We finished our meal and prepared for our next stop. Our guide was great about taking photos of everyone in front of the view before we left. We drove the short distance to San Gimignano which is famous for its iconic medieval architecture, marked by the towering skyline. It is also famous for having the best gelato in the world and great shopping for key items like leather goods. On this stop the guide gave us a brief history on the drive over and then let us roam around for free for an hour. Finally, we got back on the bus for our last destination Pisa!

The drive to Pisa was less than two hours long through the Tuscan countryside. We saw many gorgeous sunflower fields along the drive, but unfortunately the bus did not stop for photo ops. Instead most everyone on the bus took a nap. I will never forget how beautiful the Tuscan countryside is, though, and next time I hope to rent a car for better exploring.

For our final destination, we arrived at the leaning tower in the city of Pisa which is right near the coast. As we approached the tower, our guide detailed the cities intense history as a significant naval and trade port, which has seen various powers struggle for its control since ancient times. The city is also known for its cultural and academic history,  most notable for producing the early physicist, Galileo Galilei. 

As we stepped off the bus, I could immediately sense the coastal breeze. We were given an hour here to explore and take pictures at leisure. Our guide provided great tips for taking the best pictures of the leaning tower. When we purchased our tickets there was an option to add tickets to climb up the tower and to visit the Baptistery, but for whatever reason we chose not to and I'm not mad about it. We enjoyed just walking around and people watching. The leaning tower is definitely leaning, so it is an amazing tribute to engineering that it has been sustained for so many years. 

On the one hour bus ride home everyone napped, and our tour guide turned on the bus's tv to find the horse race in Siena. Our guide explained the corruption and rivalry involved in the race and how a horse can still win even if the jockey is knocked off, which apparently happens quite often.

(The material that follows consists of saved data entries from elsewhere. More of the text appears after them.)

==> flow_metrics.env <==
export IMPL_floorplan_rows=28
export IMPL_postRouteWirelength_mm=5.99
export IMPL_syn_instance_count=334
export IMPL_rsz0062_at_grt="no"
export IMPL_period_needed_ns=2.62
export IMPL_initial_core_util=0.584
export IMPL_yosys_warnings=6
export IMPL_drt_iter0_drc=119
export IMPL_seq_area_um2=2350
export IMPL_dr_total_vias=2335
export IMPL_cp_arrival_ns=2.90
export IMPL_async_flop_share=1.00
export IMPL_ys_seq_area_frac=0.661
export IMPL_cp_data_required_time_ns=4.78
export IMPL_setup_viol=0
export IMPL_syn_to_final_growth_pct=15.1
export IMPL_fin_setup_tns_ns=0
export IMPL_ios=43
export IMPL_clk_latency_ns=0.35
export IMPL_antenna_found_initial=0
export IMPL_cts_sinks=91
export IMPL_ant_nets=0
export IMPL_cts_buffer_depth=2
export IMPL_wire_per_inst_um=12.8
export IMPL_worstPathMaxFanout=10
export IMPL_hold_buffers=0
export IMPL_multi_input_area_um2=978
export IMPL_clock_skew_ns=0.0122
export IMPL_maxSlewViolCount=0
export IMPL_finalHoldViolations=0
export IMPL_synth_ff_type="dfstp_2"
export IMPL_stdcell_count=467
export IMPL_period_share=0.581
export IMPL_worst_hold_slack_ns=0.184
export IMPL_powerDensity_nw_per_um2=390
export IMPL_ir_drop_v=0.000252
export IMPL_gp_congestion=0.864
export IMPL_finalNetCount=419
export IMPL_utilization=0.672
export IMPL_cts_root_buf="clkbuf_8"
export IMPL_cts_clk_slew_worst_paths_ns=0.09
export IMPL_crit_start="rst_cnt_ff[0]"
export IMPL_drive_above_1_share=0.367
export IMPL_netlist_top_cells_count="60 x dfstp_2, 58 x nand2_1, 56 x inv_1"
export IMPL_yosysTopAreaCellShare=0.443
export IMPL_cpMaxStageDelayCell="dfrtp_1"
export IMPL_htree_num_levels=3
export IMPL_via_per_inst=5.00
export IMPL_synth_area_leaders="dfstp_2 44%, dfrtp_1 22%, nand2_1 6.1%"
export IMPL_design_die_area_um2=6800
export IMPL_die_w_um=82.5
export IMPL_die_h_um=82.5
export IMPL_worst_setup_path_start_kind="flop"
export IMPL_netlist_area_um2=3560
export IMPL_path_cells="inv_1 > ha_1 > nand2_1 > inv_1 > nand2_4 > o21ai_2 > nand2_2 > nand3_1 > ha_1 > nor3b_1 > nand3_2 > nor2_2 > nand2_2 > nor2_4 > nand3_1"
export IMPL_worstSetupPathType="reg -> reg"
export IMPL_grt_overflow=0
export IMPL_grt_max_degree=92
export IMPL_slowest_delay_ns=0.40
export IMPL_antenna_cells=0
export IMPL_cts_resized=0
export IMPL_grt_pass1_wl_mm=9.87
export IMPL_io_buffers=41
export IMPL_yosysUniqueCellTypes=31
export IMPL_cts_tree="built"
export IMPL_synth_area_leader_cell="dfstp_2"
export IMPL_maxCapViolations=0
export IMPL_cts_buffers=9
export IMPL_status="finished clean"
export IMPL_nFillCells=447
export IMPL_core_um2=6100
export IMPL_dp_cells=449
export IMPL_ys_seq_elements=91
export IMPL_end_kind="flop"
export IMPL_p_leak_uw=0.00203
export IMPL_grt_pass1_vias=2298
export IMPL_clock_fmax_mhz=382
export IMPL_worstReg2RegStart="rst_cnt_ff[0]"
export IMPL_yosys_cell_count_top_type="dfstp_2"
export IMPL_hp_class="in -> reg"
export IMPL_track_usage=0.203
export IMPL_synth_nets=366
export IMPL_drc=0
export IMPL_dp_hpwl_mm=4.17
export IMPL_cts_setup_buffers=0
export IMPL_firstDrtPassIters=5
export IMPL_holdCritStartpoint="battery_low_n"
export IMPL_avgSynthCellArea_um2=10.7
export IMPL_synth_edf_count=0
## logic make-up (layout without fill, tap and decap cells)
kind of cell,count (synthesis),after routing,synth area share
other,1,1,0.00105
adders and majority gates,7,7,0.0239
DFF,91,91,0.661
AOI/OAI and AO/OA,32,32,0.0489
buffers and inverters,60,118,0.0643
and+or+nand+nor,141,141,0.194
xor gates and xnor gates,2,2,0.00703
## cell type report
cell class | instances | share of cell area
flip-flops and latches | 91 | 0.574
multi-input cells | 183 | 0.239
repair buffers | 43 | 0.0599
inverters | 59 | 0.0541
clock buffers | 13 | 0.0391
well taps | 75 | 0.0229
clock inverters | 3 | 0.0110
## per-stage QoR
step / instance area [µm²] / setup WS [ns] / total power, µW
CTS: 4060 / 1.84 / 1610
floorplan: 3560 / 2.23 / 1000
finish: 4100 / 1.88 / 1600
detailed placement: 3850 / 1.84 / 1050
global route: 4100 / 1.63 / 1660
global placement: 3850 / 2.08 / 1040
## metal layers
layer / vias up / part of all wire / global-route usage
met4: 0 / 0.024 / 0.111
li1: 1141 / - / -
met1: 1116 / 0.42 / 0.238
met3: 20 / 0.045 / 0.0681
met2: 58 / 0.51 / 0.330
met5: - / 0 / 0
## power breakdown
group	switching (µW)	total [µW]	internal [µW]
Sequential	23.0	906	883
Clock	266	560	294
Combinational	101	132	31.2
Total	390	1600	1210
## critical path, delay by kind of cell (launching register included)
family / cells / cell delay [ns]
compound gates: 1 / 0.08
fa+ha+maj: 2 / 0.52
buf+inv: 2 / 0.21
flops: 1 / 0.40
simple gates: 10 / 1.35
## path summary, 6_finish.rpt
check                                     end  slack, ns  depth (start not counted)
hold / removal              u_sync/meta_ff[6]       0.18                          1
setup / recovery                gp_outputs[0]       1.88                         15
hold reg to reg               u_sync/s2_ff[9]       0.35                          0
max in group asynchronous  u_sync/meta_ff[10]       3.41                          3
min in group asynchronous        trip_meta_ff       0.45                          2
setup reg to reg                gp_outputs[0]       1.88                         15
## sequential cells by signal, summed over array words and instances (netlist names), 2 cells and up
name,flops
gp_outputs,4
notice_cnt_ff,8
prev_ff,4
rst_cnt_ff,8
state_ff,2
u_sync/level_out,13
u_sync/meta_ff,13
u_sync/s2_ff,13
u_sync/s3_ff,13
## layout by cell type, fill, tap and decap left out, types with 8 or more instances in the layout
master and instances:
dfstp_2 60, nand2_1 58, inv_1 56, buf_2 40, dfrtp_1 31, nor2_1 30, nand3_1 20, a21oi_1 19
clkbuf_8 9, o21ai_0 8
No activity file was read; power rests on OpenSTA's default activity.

When Dan and I got back to Florence, we were ready to eat again so we walked to a restaurant that was showing the USA versus Amsterdam World Cup match. I had the penne ragu and Dan the florentine steak. We asked for a bottle of the house red wine, because everyone knows the house wine in Italy is as good as any. The waiter clarified that we wanted a bottle, and we replied "Yeah, that's like four glasses right?", to which he replied "Sure, like four... five, eight, ten!" He went behind the bar and revealed that a bottle of house wine was actually in 1.75 L bottle. We all laughed at our mistake and corrected our order to get the carafe. In the end we suspect we ended up drinking the whole bottle, though, since we closed out the restaurant watching the game with our new Dutch friends and our waiter generously kept our glasses full. All in all, I can't recommend Florence and the Tuscan countryside enough. It's a beautiful mix of city, country, history, and culture.